Turizm kavramı ve etkinlikleri için de aynı şey söylenebilir.

Osmanlı payitahtı İstanbul’un iki önemli sayfiyesi olmuş. Biri Boğaz, ikincisi Adalar. Diğerleri hep bu ikisinden sonra gelmiş.

Adalar 19. asrın ortasından itibaren İstanbul’un ilk turizm beldelerinden biri aynı zamanda. Pera şehir turizminin, Adalar ise tatil turizminin merkezi olmuş.

Adalar bu iki kullanımın çok güzel bir uyumunu yaratmış.

Adalar’ı Adalar yapan ve bugüne aktarılan kültürel ve mimari miras, sayfiye ve turizm amaçlı kullanımla şekillenmiş. Bugün yerleşimi olan 4 adanın öngörünümlerini süsleyen güzelim tarihi yapıların tamamına yakınının, sayfiye amaçlı inşa edilen konaklar, köşkler ile turizme hizmet eden otellerden oluşması tesadüf değil.

Tarihi perspektiften bakıldığında ve hele Adalar için konuşulduğunda, başlıktaki soru gerçekten de çok anlamsız.

15 yıl öncesine kadar da bu soru anlamsızlığını sürdürmekteydi. Hatta işin turizm yanının geriye gittiğinden, o güzelim otellerin büyük bölümünün ya yandığı ya da yıkılıp konuta dönüştürüldüğünden bile yakınılabilirdi. Nitekim, benim böyle yazılarım da oldu.
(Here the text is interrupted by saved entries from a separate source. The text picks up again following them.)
==> config.mk <==
export PLATFORM = sky130hd
export DESIGN_NAME = mmio_uart_tx
export DESIGN_NICKNAME = d
export VERILOG_FILES = /design/src/rtl/mmio_uart_tx.sv
export SDC_FILE = /design/constraint.sdc
export NUM_CORES = 1
export LEC_CHECK = 0
export ABC_CLOCK_PERIOD_IN_PS = 4700
export BUFFER_PORTS_ARGS = -buffer_cell sky130_fd_sc_hd__buf_4
export CORE_MARGIN = 5
export CORE_UTILIZATION = 40
export DETAILED_ROUTE_END_ITERATION = 10
export PLACE_DENSITY = 0.6
export SYNTH_ARGS = -nofsm -noshare
export SYNTH_HDL_FRONTEND = slang
export SYNTH_SLANG_ARGS = --single-unit
==> constraint.sdc <==
create_clock -name clock -period 4.7 [get_ports clock]
set_input_delay 0.94 -clock clock [delete_from_list [all_inputs] [get_ports clock]]
set_output_delay 0.94 -clock clock [all_outputs]
set_load 0.01 [all_outputs]
==> src/rtl/mmio_uart_tx.sv <==
// MMIO-driven 8N1 UART transmitter with byte FIFO.
// Toggle-handshaked push/clear commands, registered status word.
module mmio_uart_tx #(
    parameter int CLOCKS_PER_BIT = 434,
    parameter int FIFO_DEPTH     = 8
) (
    input  logic        clock,
    input  logic        reset_n,
    input  logic [31:0] cmdWord,
    output logic [31:0] statusWord,
    output logic        txd
);

    localparam int AW = $clog2(FIFO_DEPTH);
    localparam int CW = AW + 1;
    localparam int BW = $clog2(CLOCKS_PER_BIT);

    typedef enum logic [1:0] {
        IDLE,
        START,
        DATA,
        STOP
    } state_t;

    state_t          state, state_n;
    logic [BW-1:0]   clk_cnt, clk_cnt_n;
    logic [2:0]      bit_idx, bit_idx_n;
    logic [7:0]      shifter, shifter_n;
    logic            txd_n;

    logic [7:0]      mem [FIFO_DEPTH];
    logic [AW-1:0]   wr_ptr, rd_ptr;
    logic [CW-1:0]   count;
    logic [3:0]      count4;

    logic            push_seen, clr_seen, overflow;
    logic            push_req, clr_req;
    logic            do_write, pop;
    logic            full, empty, busy, bit_end;
    logic [21:0]     unused_cmd;

    assign unused_cmd = cmdWord[31:10];

    assign full     = (count == CW'(FIFO_DEPTH));
    assign empty    = (count == '0);
    assign busy     = (state != IDLE) || !empty;
    assign push_req = (cmdWord[8] != push_seen);
    assign clr_req  = (cmdWord[9] != clr_seen);
    assign do_write = push_req && (!full || pop);
    assign bit_end  = (clk_cnt == BW'(CLOCKS_PER_BIT - 1));
    assign count4   = 4'(count);

    assign statusWord = {20'd0, count4, 2'd0, clr_seen, overflow,
                         busy, empty, full, push_seen};

    always_ff @(posedge clock) begin
        if (do_write) mem[wr_ptr] <= cmdWord[7:0];
    end

    always_ff @(posedge clock or negedge reset_n) begin
        if (!reset_n) begin
            wr_ptr    <= '0;
            rd_ptr    <= '0;
            count     <= '0;
            push_seen <= 1'b0;
            clr_seen  <= 1'b0;
            overflow  <= 1'b0;
        end else begin
            if (do_write) wr_ptr <= wr_ptr + AW'(1);
            if (pop)      rd_ptr <= rd_ptr + AW'(1);
            unique case ({do_write, pop})
                2'b10:   count <= count + CW'(1);
                2'b01:   count <= count - CW'(1);
                default: count <= count;
            endcase
            if (push_req) push_seen <= cmdWord[8];
            // a clear on the same edge as a dropped byte takes priority
            if (clr_req) begin
                clr_seen <= cmdWord[9];
                overflow <= 1'b0;
            end else if (push_req && !do_write) begin
                overflow <= 1'b1;
            end
        end
    end

    always_ff @(posedge clock or negedge reset_n) begin
        if (!reset_n) begin
            state   <= IDLE;
            clk_cnt <= '0;
            bit_idx <= '0;
            shifter <= '0;
            txd     <= 1'b1;
        end else begin
            state   <= state_n;
            clk_cnt <= clk_cnt_n;
            bit_idx <= bit_idx_n;
            shifter <= shifter_n;
            txd     <= txd_n;
        end
    end

    always_comb begin
        state_n   = state;
        clk_cnt_n = clk_cnt;
        bit_idx_n = bit_idx;
        shifter_n = shifter;
        pop       = 1'b0;
        unique case (state)
            IDLE: begin
                if (!empty) begin
                    pop       = 1'b1;
                    shifter_n = mem[rd_ptr];
                    clk_cnt_n = '0;
                    state_n   = START;
                end
            end
            START: begin
                if (bit_end) begin
                    clk_cnt_n = '0;
                    bit_idx_n = '0;
                    state_n   = DATA;
                end else begin
                    clk_cnt_n = clk_cnt + BW'(1);
                end
            end
            DATA: begin
                if (bit_end) begin
                    clk_cnt_n = '0;
                    shifter_n = {1'b0, shifter[7:1]};
                    if (bit_idx == 3'd7) state_n = STOP;
                    else bit_idx_n = bit_idx + 3'd1;
                end else begin
                    clk_cnt_n = clk_cnt + BW'(1);
                end
            end
            STOP: begin
                if (bit_end) begin
                    clk_cnt_n = '0;
                    if (!empty) begin
                        pop       = 1'b1;
                        shifter_n = mem[rd_ptr];
                        state_n   = START;
                    end else begin
                        state_n   = IDLE;
                    end
                end else begin
                    clk_cnt_n = clk_cnt + BW'(1);
                end
            end
            default: state_n = IDLE;
        endcase
    end

    // line level follows the state being entered, so txd is a clean flop
    always_comb begin
        unique case (state_n)
            START:   txd_n = 1'b0;
            DATA:    txd_n = shifter_n[0];
            default: txd_n = 1'b1;
        endcase
    end

endmodule

[Word-level counts from Yosys, hierarchy flattened]
Memory sizes are Yosys's and may differ from the RTL's.
Cells that the tools add are included.
W data, S select, Z words.
Word-level totals
  bits in registers: 36
  latch bits: 0
  bits in writable memories: 64
  bits in read-only memories: 0
  bits of input ports: 34
  output and inout port bits: 33
  logic and storage cells: 80
  memories: 1
Memories
  mem: words 8, bits a word 8, rd ports 1, clocked after memory_dff 0, wr ports 1, RTL line 31  | logic [7:0] mem [FIFO_DEPTH];
Cells by class
  $add $sub $neg: 6
  multipliers: 0
  div/mod/pow operators: 0
  magnitude comparators: 0
  equal/unequal tests: 17
  shifts and indexed selects: 0
  mux-type cells: 27
  bitwise gates (word level): 0
  reduce and logical (&&, ||, !) cells: 17
Operators by type and width (count)
  $mux W8: 3
  $pmux W8 S3: 1
  $mux W9: 2
  $pmux W9 S2: 1
  $mux W2: 5
  $ne A2 B2 Y1 const B: 5
  $add A3 B1 Y3 const B: 3
  $add A9 B1 Y9 const B: 1
  $eq A9 B9 Y1 const B: 1
  $mux W3: 3
  $eq A2 B2 Y1 const B: 4
  $pmux W2 S4: 1
  $pmux W4 S2: 1
  $reduce_bool A2 Y1: 4
  $mux W1: 7
  $eq A2 B1 Y1 const B: 3
  $pmux W3 S2: 1
  $add A4 B1 Y4 const B: 1
  $eq A4 B4 Y1 const B: 1
  $logic_not A4 Y1: 1
  $pmux W1 S2: 2
  $reduce_and A4 Y1: 1
  $sub A4 B1 Y4 const B: 1
  $eq A3 B3 Y1 const B: 1
  8 further kinds: 13

[Depth between registers and ports, before layout]
  depth in word-level cells: 10
  mapped depth: 11
  depth with buffers taken out: 10

[Worst setup path before layout]
No wires, ideal clock.
  kind: input-to-reg
  from: input port cmdWord[8]
  to: memory mem[0][0], enable pin
  library setup time: 0.395 ns
  arrival: 2.366 ns
  required time: 4.305 ns
  setup slack: 1.939 ns
  stages on the path: 3
  buffers on the path: 0
  cells stage by stage: xor2_1 > nand2_2 > nor4_1
Between the ends
  word-level cells in the longest chain between the ends: 4
RTL lines
  from (decl): RTL line 9  | input logic [31:0] cmdWord,
  $ne A1 B1 Y1: RTL line 47  | assign push_req = (cmdWord[8] != push_seen);
  $logic_and A1 B1 Y1: RTL line 49  | assign do_write = push_req && (!full || pop);
  $mux W1: RTL line 57  | if (do_write) mem[wr_ptr] <= cmdWord[7:0];
  $mux W1 (not written as such): RTL line 57
  to (decl): RTL line 31
Every way passes these cells.

[Worst setup path after layout]
  from: register count[1]
  to: output port statusWord[3]
Between the ends
  word-level cells in the longest chain between the ends: 3
RTL lines
  from (decl): RTL line 33  | logic [CW-1:0] count;
  from (signal assigned): RTL line 72  | 2'b10: count <= count + CW'(1);
  from (signal assigned): RTL line 73  | 2'b01: count <= count - CW'(1);
  from (signal assigned): RTL line 74  | default: count <= count;
  $logic_not A4 Y1: RTL line 45  | assign empty = (count == '0);
  $logic_not A1 Y1
  $logic_or A1 B1 Y1: RTL line 46  | assign busy = (state != IDLE) || !empty;
  to (decl): RTL line 10  | output logic [31:0] statusWord,
Every way passes these cells.

==> out/metrics.yaml <==
rsz0062_at_grt: "no"
path_max_fanout: 7
ys_seq_area_share_pct: 59.24
whs_ns: 0.4805
clk_pin_slew_ns: 0.07
fin_crit_sh_pct: 66.24
first_pass_iters: 6
dp_slack_ns: 1.487
critPathMaxStageDelay_ns: 0.73
crit_chain: "or4_1 > clkinv_4 > and2_1 > inv_1 > buf_4"
p_sw_mw: 0.9785
overflow: 0
clockRootBuffer: "clkbuf_16"
grt_pass1_wl_mm: 14.32
synth.top_cell.area_share_pct: 40.31
syn_avg_cell_area_sq_um: 13.78
postRouteAntennaNets: 0
num-fill-cells: 1023
drive_gt1_share_pct: 19.84
setup_slack_ns: 1.587
path_class: "reg -> out"
setup_viol: 0
nets: 412
routed_via_density: 5.174
fin_util_pct: 45.23
ioPinCount: 67
cts_tree: "yes"
endpoint_kind: "output port"
synth_edf_count: 64
ctsHoldBuffers: 0
hpwlAfterDp_mm: 5.794
numPortBuffers: 22
antenna_found_initial: 0
crit_path_top_delay_cell: "or4_1"
power.total_mw: 2.932
p_per_area_mw_per_mm2: 560.4
drtIter0Drc: 193
fin_skew_ns: 0.008824
netlist_instances: 346
vias: 2644
cts_sinks: 100
maxSlewViolCount: 0
rows: 39
grt_max_degree: 37
synth.distinct_cells: 57
p_clk_share_pct: 24.0
status: "finished clean"
cts_buffers: 9
postCtsSetupBuffers: 0
cap_violations: 0
grt.total_usage_pct: 12.89
fp.coreArea_sq_mm: 0.01156
syn-cell-area_sq_mm: 0.004767
yosys_warnings: 0
peakVddDrop_mv: 0.2210
synth_flop_cell: "edfxtp_1"
grt_pass1_vias: 2698
avgRoutedWirePerCell_um: 16.73
synth_top_cells_by_area: "edfxtp_1 (40%), dfrtp_1 (18%), mux4_2 (7.1%), buf_4 (4.6%), ha_1 (3.7%)"
pwr-share-comb_pct: 30.4
worstPathArrival_ns: 2.17
htree_levels: 3
insertion_delay_ns: 0.34
seq_power_share_pct: 45.5
ys_ff_latch: 100
cts.path.max_buffers: 2
final.setup.tns_ns: 0
synth_area_leader_cell: "edfxtp_1"
die_x_um: 119.2
start_util_pct: 41.22
worstSetupStartpointType: "flip-flop"
die_y_um: 119.2
p_int_mw: 1.953
multiInputGateArea_sq_mm: 0.001697
fmax_mhz: 321.2
layout_min_cycle_time_ns: 3.113
hold_viol: 0
async_flop_share_pct: 36.00
critPathBufInv: 3
antenna_cells: 0
ys_top_cells_by_count: "edfxtp_1 (64), dfrtp_1 (35), buf_4 (29)"
wirelength_mm: 8.547
critPathTopFamily: "simple AND/OR/NAND/NOR gates"
critPathRequiredTime_ns: 3.76
hp-class: "reg -> reg"
synth_most_common_cell: "edfxtp_1"
relSlewSlack_pct: 29.57
gp_congestion: 0.7189
drt_drc_violations_left: 0
worstMarginPinSlew_ns: 1.057
area_growth_pct: 9.738
cts.repair.resized: 0
fp.dieArea_sq_mm: 0.01420
p_sw_share_pct: 33.38
regArea_sq_mm: 0.002824
p_leak_nw: 1.996
[worst paths after layout]
check                            from       endpoint  slack (ns)  depth (start not counted)
hold reg to reg            shifter[0]     shifter[0]        0.48                          2
hold / removal             shifter[0]     shifter[0]        0.48                          2
setup / recovery             count[1]  statusWord[3]        1.59                          5
setup reg to reg           clk_cnt[2]      mem[3][4]        1.77                          6
min in group asynchronous     reset_n     clk_cnt[5]        0.55                          1
max in group asynchronous     reset_n            txd        3.79                          1
[power by group through the flow]
stage | Combinational, mW | Sequential (mW) | Clock [mW]
global route | 0.998 | 1.37 | 0.763
global placement | 0.890 | 1.35 | 0
CTS | 0.909 | 1.34 | 0.720
finish | 0.892 | 1.33 | 0.705
detailed placement | 0.906 | 1.36 | 0
floorplan | 0.781 | 1.24 | 0
[cells by family after synthesis]
| family | count (synthesis) | synth area share [%] |
|---|---|---|
| simple gates | 72 | 8.609 |
| compound gates | 66 | 9.186 |
| xor+xnor | 9 | 1.654 |
| mux | 29 | 10.21 |
| buf+inv | 54 | 6.929 |
| fa+ha+maj | 15 | 4.095 |
| flops | 100 | 59.24 |
| other cells | 1 | 0.07866 |
[area by class of cell]
type / instances / share of cell area, %
clock buffers: 10 / 4.377
flip-flops and latches: 100 / 53.98
inverters: 13 / 1.028
clock inverters: 6 / 1.028
repair buffers: 26 / 3.731
well taps: 143 / 3.420
multi-input cells: 213 / 32.43
[layer usage]
metal | share of wire [%] | global-route usage [%]
met5 | 0 | 0
met4 | 1.2 | 3.910
met3 | 3.8 | 3.033
met2 | 50 | 21.55
met1 | 45 | 16.74
[registers in the layout (all words and copies together) (netlist names), 2 cells and up]
register	flops
clk_cnt	9
bit_idx	3
shifter	8
mem	64
state	2
rd_ptr	3
wr_ptr	3
count	4
[cell usage in the layout, fill, tap and decap left out, types with 10 or more instances in the layout]
master     n
edfxtp_1  64
dfrtp_1   35
o21ai_0   26
buf_4     26
conb_1    22
nand2_1   16
mux4_2    15
ha_1      14
inv_1     12
nor2_1    12
a21oi_1   10
mux2i_1   10
nand3_1   10
[stage by stage]
stage                     instances  instance area (sq um)
after global placement          495                   4949
after floorplan                 367                   4846
after detailed placement        495                   4949
final                           511                   5231
after CTS                       511                   5231
after global routing            511                   5231
[worst min-delay path: stages (launching register included)]
cell and delay [ns]:
dfrtp_1 0.33, a21oi_1 0.07, nand2_1 0.06
Note: power is estimated with default switching activity, not from simulation.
Peki ya bugün? Bugün Adalar, çarpıklığı her açıdan konuşulabilecek bir turizm hareketinin baskısı altında, sayfiye özelliğini kaybetmek tehlikesini yaşıyor.

Sayfiye evleri hızla otellere ya da otelin genişletilmiş kavramı içine sokulabilecek kısa süreli kiralanan oda ve konutlara dönüşüyor. Adalar’ın yerlileri (elbette yazlıkçılar dahil), günübirlik ziyaretçi baskısının yarattığı sorunlar nedeniyle rahatsız. Ya evlerini satıyorlar, ya her yıl kiraladıkları konutları kullanmaktan vazgeçip başka yerlere yöneliyorlar, ya da evlerinin kapılarını daha az açıyorlar.

Ticari ve konut alanlarının bir arada pekala birlikte bulunduğu merkezi alanlar ve caddelerde konut kullanımı hızla düşüyor. Bu, çok önemli bir tehlike.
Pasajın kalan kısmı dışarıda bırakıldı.